=== Material shown ===

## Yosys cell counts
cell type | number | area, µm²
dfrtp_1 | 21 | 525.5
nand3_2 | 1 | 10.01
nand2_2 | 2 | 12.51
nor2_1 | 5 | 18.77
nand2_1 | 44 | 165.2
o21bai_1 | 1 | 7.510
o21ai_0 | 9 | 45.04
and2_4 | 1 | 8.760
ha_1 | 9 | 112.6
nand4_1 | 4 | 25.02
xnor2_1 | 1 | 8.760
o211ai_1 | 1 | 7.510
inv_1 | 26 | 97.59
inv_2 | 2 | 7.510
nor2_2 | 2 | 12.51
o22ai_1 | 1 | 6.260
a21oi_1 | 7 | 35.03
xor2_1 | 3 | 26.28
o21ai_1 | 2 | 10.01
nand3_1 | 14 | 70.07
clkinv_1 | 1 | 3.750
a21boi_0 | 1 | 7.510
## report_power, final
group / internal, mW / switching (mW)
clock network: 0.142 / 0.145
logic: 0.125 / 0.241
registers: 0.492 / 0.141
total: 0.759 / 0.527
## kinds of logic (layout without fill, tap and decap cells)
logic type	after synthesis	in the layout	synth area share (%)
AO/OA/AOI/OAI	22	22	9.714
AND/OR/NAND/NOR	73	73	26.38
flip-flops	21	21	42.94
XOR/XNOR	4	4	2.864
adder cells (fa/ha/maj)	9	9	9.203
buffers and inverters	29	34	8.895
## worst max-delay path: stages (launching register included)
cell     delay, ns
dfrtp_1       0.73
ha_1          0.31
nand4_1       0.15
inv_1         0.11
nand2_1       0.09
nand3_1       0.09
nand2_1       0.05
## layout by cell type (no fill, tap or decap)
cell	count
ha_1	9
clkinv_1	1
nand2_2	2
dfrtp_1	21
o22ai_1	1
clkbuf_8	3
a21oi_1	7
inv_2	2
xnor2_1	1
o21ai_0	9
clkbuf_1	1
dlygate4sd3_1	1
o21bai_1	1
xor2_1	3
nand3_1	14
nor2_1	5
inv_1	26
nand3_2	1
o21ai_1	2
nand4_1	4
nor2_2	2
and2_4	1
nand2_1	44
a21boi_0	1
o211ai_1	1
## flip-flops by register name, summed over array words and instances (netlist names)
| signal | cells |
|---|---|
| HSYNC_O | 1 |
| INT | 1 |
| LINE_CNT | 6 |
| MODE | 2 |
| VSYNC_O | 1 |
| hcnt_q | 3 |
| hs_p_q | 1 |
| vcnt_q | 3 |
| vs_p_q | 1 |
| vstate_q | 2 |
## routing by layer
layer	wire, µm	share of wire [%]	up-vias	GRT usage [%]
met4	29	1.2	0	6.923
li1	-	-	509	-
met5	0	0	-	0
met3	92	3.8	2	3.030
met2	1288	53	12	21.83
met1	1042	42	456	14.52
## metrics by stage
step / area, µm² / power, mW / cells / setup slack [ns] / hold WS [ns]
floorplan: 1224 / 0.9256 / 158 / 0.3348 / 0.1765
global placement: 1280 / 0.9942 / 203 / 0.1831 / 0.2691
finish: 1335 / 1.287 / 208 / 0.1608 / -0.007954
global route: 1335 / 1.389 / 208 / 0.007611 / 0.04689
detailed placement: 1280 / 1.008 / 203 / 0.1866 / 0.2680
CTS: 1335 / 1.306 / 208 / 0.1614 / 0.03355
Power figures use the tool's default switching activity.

===
=== Material shown ===

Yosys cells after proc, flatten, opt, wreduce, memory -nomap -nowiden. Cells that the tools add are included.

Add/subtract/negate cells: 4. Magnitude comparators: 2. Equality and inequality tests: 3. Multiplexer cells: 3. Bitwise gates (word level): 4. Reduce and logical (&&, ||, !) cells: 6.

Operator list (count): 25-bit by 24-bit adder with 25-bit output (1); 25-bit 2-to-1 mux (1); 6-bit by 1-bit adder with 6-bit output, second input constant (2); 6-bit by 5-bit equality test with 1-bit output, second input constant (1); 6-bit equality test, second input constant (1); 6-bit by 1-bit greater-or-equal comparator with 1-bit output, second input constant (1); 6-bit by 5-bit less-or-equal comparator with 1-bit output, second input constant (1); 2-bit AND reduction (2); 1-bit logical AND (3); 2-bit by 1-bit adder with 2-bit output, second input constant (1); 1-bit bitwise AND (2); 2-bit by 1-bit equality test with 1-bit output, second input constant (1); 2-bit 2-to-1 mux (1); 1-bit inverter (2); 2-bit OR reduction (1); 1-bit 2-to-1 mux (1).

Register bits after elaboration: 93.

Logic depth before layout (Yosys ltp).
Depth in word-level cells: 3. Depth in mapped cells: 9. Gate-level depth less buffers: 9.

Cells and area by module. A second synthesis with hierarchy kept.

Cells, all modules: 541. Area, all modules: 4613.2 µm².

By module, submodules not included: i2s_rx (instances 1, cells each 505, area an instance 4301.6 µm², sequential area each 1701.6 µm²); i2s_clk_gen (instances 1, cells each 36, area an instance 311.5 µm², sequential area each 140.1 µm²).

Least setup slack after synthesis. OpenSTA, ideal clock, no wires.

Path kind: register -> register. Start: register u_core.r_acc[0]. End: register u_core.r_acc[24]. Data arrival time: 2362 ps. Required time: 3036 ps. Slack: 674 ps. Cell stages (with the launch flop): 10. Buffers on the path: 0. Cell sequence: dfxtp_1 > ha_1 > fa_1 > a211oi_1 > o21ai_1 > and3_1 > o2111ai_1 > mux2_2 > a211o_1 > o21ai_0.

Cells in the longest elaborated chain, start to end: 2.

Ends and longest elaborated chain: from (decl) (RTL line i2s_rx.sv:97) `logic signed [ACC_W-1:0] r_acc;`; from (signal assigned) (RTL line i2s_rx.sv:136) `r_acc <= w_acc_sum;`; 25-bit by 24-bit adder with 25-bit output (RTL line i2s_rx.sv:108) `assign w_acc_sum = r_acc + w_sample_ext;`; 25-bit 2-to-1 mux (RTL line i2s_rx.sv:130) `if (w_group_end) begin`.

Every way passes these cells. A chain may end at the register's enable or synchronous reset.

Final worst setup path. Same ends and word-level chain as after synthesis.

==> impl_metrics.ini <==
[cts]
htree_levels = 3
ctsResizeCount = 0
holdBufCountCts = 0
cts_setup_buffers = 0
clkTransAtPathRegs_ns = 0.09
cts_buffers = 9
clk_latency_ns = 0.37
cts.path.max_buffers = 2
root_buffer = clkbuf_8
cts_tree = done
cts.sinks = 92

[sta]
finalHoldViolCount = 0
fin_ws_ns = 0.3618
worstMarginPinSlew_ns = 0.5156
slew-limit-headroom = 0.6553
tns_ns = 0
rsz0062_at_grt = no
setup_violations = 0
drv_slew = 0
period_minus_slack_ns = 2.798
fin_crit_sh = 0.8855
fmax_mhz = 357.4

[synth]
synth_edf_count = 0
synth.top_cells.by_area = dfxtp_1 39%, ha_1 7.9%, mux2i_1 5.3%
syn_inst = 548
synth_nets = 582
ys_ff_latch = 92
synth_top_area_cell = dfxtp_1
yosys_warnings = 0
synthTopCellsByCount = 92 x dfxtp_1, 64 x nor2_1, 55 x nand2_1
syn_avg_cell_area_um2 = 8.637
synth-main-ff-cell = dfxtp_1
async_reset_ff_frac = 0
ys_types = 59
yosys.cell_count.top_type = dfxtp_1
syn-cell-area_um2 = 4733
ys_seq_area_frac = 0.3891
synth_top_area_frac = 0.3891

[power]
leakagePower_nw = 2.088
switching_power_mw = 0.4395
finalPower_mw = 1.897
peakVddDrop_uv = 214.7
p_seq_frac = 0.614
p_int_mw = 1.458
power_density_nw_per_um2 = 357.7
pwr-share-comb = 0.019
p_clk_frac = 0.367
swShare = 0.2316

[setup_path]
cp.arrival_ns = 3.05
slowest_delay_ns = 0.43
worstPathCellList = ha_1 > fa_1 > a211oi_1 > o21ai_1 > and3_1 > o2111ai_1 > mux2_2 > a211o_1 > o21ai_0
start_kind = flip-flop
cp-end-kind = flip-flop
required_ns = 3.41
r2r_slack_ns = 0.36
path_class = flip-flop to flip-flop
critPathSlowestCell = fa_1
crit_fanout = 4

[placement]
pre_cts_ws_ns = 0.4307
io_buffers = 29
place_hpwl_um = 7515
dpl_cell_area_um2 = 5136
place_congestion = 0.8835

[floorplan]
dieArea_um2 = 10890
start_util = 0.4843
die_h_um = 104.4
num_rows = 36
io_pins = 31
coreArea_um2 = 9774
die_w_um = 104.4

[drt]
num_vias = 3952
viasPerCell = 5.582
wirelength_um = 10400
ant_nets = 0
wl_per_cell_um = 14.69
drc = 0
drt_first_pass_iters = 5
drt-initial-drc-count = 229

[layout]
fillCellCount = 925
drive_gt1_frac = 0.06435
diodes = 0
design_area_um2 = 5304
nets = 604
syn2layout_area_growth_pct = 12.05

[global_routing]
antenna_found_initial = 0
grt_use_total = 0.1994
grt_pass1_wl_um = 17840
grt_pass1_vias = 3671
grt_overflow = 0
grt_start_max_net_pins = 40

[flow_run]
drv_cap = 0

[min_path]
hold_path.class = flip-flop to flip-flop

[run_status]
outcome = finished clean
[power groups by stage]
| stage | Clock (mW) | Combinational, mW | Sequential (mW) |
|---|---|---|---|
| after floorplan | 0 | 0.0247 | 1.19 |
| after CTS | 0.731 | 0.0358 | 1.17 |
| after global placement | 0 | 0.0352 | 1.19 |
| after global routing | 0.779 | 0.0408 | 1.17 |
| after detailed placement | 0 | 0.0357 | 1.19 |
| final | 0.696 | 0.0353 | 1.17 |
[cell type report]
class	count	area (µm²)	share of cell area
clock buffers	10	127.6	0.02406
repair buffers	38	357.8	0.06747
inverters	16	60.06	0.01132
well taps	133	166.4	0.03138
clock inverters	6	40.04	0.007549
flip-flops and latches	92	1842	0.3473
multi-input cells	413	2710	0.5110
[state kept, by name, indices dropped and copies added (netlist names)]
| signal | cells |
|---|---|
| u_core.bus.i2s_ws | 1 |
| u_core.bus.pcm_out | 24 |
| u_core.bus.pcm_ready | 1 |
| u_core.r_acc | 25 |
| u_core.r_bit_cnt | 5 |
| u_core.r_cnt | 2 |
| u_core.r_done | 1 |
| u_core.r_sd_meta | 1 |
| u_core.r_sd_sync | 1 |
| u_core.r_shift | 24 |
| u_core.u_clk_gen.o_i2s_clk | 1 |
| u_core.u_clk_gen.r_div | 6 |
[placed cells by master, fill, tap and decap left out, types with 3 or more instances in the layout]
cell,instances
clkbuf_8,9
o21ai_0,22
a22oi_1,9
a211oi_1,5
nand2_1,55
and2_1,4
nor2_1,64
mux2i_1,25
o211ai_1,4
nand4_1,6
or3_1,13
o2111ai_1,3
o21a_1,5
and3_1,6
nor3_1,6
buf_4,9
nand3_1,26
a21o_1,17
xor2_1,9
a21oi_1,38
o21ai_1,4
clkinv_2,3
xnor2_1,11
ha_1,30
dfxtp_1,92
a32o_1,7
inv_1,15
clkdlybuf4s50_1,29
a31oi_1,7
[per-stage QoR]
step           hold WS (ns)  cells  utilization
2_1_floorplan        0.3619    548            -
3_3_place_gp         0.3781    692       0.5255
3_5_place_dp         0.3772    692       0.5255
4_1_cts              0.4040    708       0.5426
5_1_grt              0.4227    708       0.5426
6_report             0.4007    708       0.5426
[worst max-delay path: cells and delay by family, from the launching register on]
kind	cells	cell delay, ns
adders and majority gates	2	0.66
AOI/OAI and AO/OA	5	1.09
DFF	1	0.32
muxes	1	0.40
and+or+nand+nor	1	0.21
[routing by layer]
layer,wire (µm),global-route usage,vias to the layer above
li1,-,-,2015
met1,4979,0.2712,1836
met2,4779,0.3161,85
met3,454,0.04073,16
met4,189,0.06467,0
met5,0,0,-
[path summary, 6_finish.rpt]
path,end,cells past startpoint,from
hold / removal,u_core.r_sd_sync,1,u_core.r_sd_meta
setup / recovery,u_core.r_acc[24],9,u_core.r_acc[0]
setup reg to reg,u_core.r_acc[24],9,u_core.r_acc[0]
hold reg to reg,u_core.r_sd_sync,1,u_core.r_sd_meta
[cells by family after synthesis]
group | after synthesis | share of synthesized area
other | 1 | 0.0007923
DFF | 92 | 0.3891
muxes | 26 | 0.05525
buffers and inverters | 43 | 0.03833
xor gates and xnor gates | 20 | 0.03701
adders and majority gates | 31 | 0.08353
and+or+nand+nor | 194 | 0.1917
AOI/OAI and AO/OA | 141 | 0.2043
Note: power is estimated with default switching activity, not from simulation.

===
=== Material shown ===

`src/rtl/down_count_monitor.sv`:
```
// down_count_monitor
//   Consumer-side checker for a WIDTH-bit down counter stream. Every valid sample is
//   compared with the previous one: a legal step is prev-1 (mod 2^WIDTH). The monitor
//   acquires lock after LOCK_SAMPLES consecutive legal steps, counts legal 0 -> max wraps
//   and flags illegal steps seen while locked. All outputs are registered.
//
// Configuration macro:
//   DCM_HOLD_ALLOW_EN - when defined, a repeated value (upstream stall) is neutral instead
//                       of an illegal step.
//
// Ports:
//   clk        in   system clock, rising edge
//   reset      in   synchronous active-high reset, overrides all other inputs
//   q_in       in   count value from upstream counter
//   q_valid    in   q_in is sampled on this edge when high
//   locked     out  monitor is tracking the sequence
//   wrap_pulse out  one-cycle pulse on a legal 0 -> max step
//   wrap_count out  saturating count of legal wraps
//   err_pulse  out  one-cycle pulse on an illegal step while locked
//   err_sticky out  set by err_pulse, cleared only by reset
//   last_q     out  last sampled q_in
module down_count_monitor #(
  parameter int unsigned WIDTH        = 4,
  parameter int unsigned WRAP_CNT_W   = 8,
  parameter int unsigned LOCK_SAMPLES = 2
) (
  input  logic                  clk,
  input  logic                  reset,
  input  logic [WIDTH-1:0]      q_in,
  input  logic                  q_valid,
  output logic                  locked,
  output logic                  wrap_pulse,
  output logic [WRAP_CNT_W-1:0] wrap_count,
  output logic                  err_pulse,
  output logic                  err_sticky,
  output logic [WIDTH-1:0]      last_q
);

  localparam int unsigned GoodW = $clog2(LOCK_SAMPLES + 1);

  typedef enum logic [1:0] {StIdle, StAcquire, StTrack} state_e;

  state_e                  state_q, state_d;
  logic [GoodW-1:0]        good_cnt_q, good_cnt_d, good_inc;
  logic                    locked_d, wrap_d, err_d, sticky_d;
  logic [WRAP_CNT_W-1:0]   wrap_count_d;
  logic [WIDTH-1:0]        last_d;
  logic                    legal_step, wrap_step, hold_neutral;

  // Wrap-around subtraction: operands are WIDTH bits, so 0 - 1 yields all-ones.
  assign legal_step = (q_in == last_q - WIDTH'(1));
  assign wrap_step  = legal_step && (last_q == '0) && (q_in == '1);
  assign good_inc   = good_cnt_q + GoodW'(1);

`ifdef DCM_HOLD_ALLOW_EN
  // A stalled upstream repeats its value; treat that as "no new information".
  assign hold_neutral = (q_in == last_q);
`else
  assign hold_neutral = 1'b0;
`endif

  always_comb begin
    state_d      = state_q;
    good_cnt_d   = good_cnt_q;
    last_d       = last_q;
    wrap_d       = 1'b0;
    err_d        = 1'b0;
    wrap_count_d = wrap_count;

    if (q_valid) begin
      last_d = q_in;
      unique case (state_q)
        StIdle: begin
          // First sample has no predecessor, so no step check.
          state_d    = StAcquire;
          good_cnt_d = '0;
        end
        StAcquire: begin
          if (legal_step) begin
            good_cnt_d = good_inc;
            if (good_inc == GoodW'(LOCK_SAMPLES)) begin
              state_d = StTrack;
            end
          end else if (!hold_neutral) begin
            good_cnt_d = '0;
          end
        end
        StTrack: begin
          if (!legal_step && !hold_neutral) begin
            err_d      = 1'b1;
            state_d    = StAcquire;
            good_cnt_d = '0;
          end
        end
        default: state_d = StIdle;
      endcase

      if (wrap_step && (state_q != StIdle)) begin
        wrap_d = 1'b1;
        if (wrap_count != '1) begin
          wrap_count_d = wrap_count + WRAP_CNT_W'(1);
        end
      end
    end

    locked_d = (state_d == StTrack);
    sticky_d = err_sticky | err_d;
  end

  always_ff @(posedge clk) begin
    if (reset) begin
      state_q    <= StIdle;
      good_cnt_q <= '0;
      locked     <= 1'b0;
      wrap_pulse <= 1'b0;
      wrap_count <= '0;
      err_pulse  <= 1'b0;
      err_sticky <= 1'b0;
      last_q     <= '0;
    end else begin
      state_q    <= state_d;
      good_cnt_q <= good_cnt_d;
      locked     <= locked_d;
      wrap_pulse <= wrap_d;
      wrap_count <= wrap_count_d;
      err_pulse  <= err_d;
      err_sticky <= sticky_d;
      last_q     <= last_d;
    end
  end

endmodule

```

===

▶ Problem description: What lines above contain the string "flops"? Copy all of them.

▶ Output below:
flip-flops	21	21	42.94
## flip-flops by register name, summed over array words and instances (netlist names)
flip-flops and latches	92	1842	0.3473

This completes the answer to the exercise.